Recent advancements in genomic and genetic technologies are providing new approaches to understand the function of non-coding genetic variants, gene function, and how this contributes to complex traits. Namely, the re-engineering of mammalian genomes using genome editing technologies; zinc-finger nucleases (ZFNs), transcription activator-like effector nucleases (TALENs), engineered meganucleases, and most recently the clustered regularly-interspaced short palindromic repeats (CRISPR) and CRISPR-associated (Cas) protein system, enables the targeted investigation of specific variants in isogenic backgrounds. In particular, the CRISPR-Cas9 system is revolutionising the targeted editing of mammalian genomes with unparalleled efficiency, ease of use and scalability. This is reflected in the rapid evolution of the technology and its widespread application, including functional knockout of individual genes (Wagner, Platt, Goldfless, Zhang, & Niles, 2014), large scale knock-out and knock-in screens (T. Wang et al., 2014), in vivo mouse models (Aida et al., 2015), and human clinical trials (Cyranoski, 2016).
The first experimental chapter of this thesis describes the optimisation of CRISPR-Cas9 genome editing of a bovine mammary cell line. Experiments presented include the optimisation of the delivery method and CRISPR-Cas9 expression system, and the evaluation of the NHEJ and HDR editing efficiency of 28 gRNAs. Experiments towards multiplexing targets and the enrichment of transfected cells are also presented, and ultimately continued research using the tools generated here will allow for the establishment of efficient editing of mammary cell lines to study the effects of candidate causative variants for bovine milk composition and production traits.
General aim
Investigate the use of the CRISPR-Cas9 system as a method for the genome editing of a bovine mammary cell line.
Specific aims
- Identify the optimal Cas9 and gRNA delivery method and expression system that achieves efficient genome editing at the AGPAT6 chr27:36198117T>TGGC target locus.
- Use the optimal CRISPR-Cas9 protocol identified above to compare the efficiency of the NHEJ and HDR method of gene editing at 28 target loci.
- Identify the optimal concentration of ssODN HDR repair template to achieve maximal HDR at the MGST1 chr5:93946027T>A target locus.
- Identify the optimal CRISPR-Cas9 system that achieves efficient gene editing at multiple loci.
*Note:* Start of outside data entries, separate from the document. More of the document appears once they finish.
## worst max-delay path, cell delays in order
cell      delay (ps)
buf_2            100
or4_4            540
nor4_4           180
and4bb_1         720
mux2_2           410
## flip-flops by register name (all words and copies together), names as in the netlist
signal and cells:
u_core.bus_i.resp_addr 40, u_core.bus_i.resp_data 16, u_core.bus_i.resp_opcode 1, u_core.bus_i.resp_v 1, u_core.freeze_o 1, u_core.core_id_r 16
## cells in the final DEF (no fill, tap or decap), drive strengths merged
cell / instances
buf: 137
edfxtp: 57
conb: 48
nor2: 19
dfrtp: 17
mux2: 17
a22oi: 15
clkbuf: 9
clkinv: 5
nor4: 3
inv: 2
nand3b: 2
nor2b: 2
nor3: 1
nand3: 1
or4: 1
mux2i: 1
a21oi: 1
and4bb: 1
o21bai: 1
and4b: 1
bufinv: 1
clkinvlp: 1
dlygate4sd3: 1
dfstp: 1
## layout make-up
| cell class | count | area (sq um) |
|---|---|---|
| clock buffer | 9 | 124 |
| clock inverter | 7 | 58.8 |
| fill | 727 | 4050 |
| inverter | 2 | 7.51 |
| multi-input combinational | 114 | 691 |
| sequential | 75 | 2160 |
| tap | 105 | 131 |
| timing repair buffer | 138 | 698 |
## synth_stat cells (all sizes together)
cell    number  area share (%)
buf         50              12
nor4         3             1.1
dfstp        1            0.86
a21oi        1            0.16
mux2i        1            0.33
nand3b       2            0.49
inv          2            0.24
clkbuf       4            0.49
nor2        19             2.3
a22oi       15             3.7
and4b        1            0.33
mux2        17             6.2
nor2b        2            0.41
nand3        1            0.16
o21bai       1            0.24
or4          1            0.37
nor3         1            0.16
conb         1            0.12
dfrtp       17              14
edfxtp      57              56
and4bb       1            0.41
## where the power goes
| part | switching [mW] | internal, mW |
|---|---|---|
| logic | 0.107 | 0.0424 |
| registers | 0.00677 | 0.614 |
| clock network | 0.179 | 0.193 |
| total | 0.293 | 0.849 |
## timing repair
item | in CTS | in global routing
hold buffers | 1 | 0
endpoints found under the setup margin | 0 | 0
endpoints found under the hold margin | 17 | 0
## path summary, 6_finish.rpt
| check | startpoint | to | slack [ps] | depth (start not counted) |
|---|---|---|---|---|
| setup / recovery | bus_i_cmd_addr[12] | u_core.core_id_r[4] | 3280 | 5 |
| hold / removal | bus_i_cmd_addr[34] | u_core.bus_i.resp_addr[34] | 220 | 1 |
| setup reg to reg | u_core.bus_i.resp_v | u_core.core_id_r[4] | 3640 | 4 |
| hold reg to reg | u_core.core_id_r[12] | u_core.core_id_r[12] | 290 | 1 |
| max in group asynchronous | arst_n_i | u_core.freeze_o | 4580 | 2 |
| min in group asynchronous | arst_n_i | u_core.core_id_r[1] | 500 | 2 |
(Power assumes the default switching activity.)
### src/mem_msg_pkg.sv
// Memory message definitions
// Opcodes and field widths shared by the command and response
// paths of the tile local memory side.

`default_nettype none

package mem_msg_pkg;

  localparam int ADDR_WIDTH = 40;
  localparam int DATA_WIDTH = 64;

  typedef logic [ADDR_WIDTH-1:0] addr_t;
  typedef logic [DATA_WIDTH-1:0] data_t;

  // Message opcodes
  typedef enum logic
  {
    e_mem_rd = 1'b0,
    e_mem_wr = 1'b1
  } mem_op_e;

endpackage

`default_nettype wire

### src/tile_map_pkg.sv
// Tile local memory map
// Local boundary, device id field and register offsets of the
// configuration block and the interrupt timer.

`default_nettype none

package tile_map_pkg;

  // Addresses at or above this go to the cache slice
  localparam mem_msg_pkg::addr_t LOCAL_LIMIT = 40'h00_8000_0000;

  localparam int DEV_LSB   = 20;
  localparam int DEV_WIDTH = 4;
  localparam logic [DEV_WIDTH-1:0] DEV_CLINT = 4'd1;
  localparam logic [DEV_WIDTH-1:0] DEV_CFG   = 4'd2;

  localparam int OFS_WIDTH = 20;
  localparam logic [OFS_WIDTH-1:0] CFG_FREEZE_OFS     = 20'h0_0000;
  localparam logic [OFS_WIDTH-1:0] CFG_CORE_ID_OFS    = 20'h0_0008;
  localparam logic [OFS_WIDTH-1:0] CFG_DID_OFS        = 20'h0_0010;
  localparam logic [OFS_WIDTH-1:0] CLINT_MSIP_OFS     = 20'h0_0000;
  localparam logic [OFS_WIDTH-1:0] CLINT_MTIMECMP_OFS = 20'h0_4000;
  localparam logic [OFS_WIDTH-1:0] CLINT_MTIME_OFS    = 20'h0_BFF8;

  localparam int DID_WIDTH = 16;

endpackage

`default_nettype wire
### src/mem_msg_if.sv
// Memory message bundle
// Command (valid/ready) and response (valid/yumi) signals between
// the command switch and one target.

`timescale 1ns/1ps
`default_nettype none

interface mem_msg_if;

  logic                  cmd_v;
  logic                  cmd_ready;
  mem_msg_pkg::mem_op_e  cmd_opcode;
  mem_msg_pkg::addr_t    cmd_addr;
  mem_msg_pkg::data_t    cmd_data;

  logic                  resp_v;
  logic                  resp_yumi;
  mem_msg_pkg::mem_op_e  resp_opcode;
  mem_msg_pkg::addr_t    resp_addr;
  mem_msg_pkg::data_t    resp_data;

  modport sw
  (
    output cmd_v, cmd_opcode, cmd_addr, cmd_data, resp_yumi,
    input  cmd_ready, resp_v, resp_opcode, resp_addr, resp_data
  );

  modport tgt
  (
    input  cmd_v, cmd_opcode, cmd_addr, cmd_data, resp_yumi,
    output cmd_ready, resp_v, resp_opcode, resp_addr, resp_data
  );

endinterface

`default_nettype wire

### src/clint_timer.sv
// Core-local interrupt timer
// Free-running 64-bit mtime with mtimecmp compare and msip bit.
// Answers each command one cycle after accept.

`timescale 1ns/1ps
`default_nettype none

module clint_timer
  (
    input  logic   clk_i,
    input  logic   arst_n_i,
    mem_msg_if.tgt bus_i,
    output logic   timer_irq_o,
    output logic   software_irq_o
  );

  logic                                 accept;
  logic                                 wr_en;
  logic [tile_map_pkg::OFS_WIDTH-1:0]   ofs;
  mem_msg_pkg::data_t                   rd_data;

  logic [63:0]           mtime_r;
  logic [63:0]           mtimecmp_r;
  logic                  msip_r;
  logic                  timer_irq_r;

  logic                  resp_v_r;
  mem_msg_pkg::mem_op_e  resp_opcode_r;
  mem_msg_pkg::addr_t    resp_addr_r;
  mem_msg_pkg::data_t    resp_data_r;

  assign accept = bus_i.cmd_v & bus_i.cmd_ready;
  assign wr_en  = accept & (bus_i.cmd_opcode == mem_msg_pkg::e_mem_wr);
  assign ofs    = bus_i.cmd_addr[tile_map_pkg::OFS_WIDTH-1:0];

  always_comb
  begin
    case (ofs)
      tile_map_pkg::CLINT_MSIP_OFS:     rd_data = {63'd0, msip_r};
      tile_map_pkg::CLINT_MTIMECMP_OFS: rd_data = mtimecmp_r;
      tile_map_pkg::CLINT_MTIME_OFS:    rd_data = mtime_r;
      default:                          rd_data = '0;
    endcase
  end

  always_ff @(posedge clk_i or negedge arst_n_i)
  begin
    if (!arst_n_i)
    begin
      mtime_r     <= '0;
      mtimecmp_r  <= '1;
      msip_r      <= 1'b0;
      timer_irq_r <= 1'b0;
      resp_v_r    <= 1'b0;
    end
    else
    begin
      // A write to mtime wins over the tick
      if (wr_en && ofs == tile_map_pkg::CLINT_MTIME_OFS)
        mtime_r <= bus_i.cmd_data;
      else
        mtime_r <= mtime_r + 64'd1;
      if (wr_en && ofs == tile_map_pkg::CLINT_MTIMECMP_OFS)
        mtimecmp_r <= bus_i.cmd_data;
      if (wr_en && ofs == tile_map_pkg::CLINT_MSIP_OFS)
        msip_r <= bus_i.cmd_data[0];
      timer_irq_r <= (mtime_r >= mtimecmp_r);
      if (accept)
        resp_v_r <= 1'b1;
      else if (bus_i.resp_yumi)
        resp_v_r <= 1'b0;
    end
  end

  always_ff @(posedge clk_i)
  begin
    if (accept)
    begin
      resp_opcode_r <= bus_i.cmd_opcode;
      resp_addr_r   <= bus_i.cmd_addr;
      resp_data_r   <= wr_en ? '0 : rd_data;
    end
  end

  assign bus_i.cmd_ready   = ~resp_v_r;
  assign bus_i.resp_v      = resp_v_r;
  assign bus_i.resp_opcode = resp_opcode_r;
  assign bus_i.resp_addr   = resp_addr_r;
  assign bus_i.resp_data   = resp_data_r;

  assign timer_irq_o    = timer_irq_r;
  assign software_irq_o = msip_r;

endmodule

`default_nettype wire

### src/flat_wrapper.sv
// flat-port wrapper written by rule: the top's interface ports become plain ports
module clint_timer_flat 
  (clk_i, arst_n_i, timer_irq_o, software_irq_o, bus_i_cmd_v, bus_i_cmd_opcode, bus_i_cmd_addr, bus_i_cmd_data, bus_i_resp_yumi, bus_i_cmd_ready, bus_i_resp_v, bus_i_resp_opcode, bus_i_resp_addr, bus_i_resp_data);
  mem_msg_if bus_i_i ();
  input  logic clk_i;
  input  logic arst_n_i;
  output logic timer_irq_o;
  output logic software_irq_o;
  input wire logic [$bits(bus_i_i.cmd_v)-1:0] bus_i_cmd_v;
  input wire logic [$bits(bus_i_i.cmd_opcode)-1:0] bus_i_cmd_opcode;
  input wire logic [$bits(bus_i_i.cmd_addr)-1:0] bus_i_cmd_addr;
  input wire logic [$bits(bus_i_i.cmd_data)-1:0] bus_i_cmd_data;
  input wire logic [$bits(bus_i_i.resp_yumi)-1:0] bus_i_resp_yumi;
  output wire logic [$bits(bus_i_i.cmd_ready)-1:0] bus_i_cmd_ready;
  output wire logic [$bits(bus_i_i.resp_v)-1:0] bus_i_resp_v;
  output wire logic [$bits(bus_i_i.resp_opcode)-1:0] bus_i_resp_opcode;
  output wire logic [$bits(bus_i_i.resp_addr)-1:0] bus_i_resp_addr;
  output wire logic [$bits(bus_i_i.resp_data)-1:0] bus_i_resp_data;
  assign bus_i_i.cmd_v = bus_i_cmd_v;
  assign bus_i_i.cmd_opcode = bus_i_cmd_opcode;
  assign bus_i_i.cmd_addr = bus_i_cmd_addr;
  assign bus_i_i.cmd_data = bus_i_cmd_data;
  assign bus_i_i.resp_yumi = bus_i_resp_yumi;
  assign bus_i_cmd_ready = bus_i_i.cmd_ready;
  assign bus_i_resp_v = bus_i_i.resp_v;
  assign bus_i_resp_opcode = bus_i_i.resp_opcode;
  assign bus_i_resp_addr = bus_i_i.resp_addr;
  assign bus_i_resp_data = bus_i_i.resp_data;
  clint_timer u_core (.clk_i(clk_i), .arst_n_i(arst_n_i), .bus_i(bus_i_i), .timer_irq_o(timer_irq_o), .software_irq_o(software_irq_o));
endmodule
- Identify a cell selection protocol that enriches for putative CRISPR-Cas9 genome editing events.
Methods
Research strategy
The research strategy presented in this chapter is adapted from the IDT CRISPR-Cas9 genome editing protocol (http://sg.idtdna.com/; see Chapter 1 for review of CRISPR-Cas9 genome editing). This protocol has been optimised for the lipofection of Alt-R CRISPR-Cas9 RNPs in HEK293 cells but has shown to be translatable to other adherent, immortalised eukaryotic cell lines. Optimisation experiments based on this protocol were conducted to find the conditions that demonstrate maximal editing efficiency and minimal cell toxicity in the bovine mammary epithelial cell line, MAC-T (Huynh et al., 1991). Following this, the efficiency of NHEJ and HDR editing at 28 loci, encompassing candidate causative variants at four QTL influencing bovine milk production, were investigated. The 28 target variants represent 13 candidate causative variants within the MGST1 locus, 13 candidate causative variants in the AGPAT6 locus, and one variant in both the DGAT1 and LGB loci identified previously (Grisart et al., 2004; Kuss et al., 2003; M. D. Littlejohn et al., 2016; M. D. Littlejohn, Tiplady, et al., 2014).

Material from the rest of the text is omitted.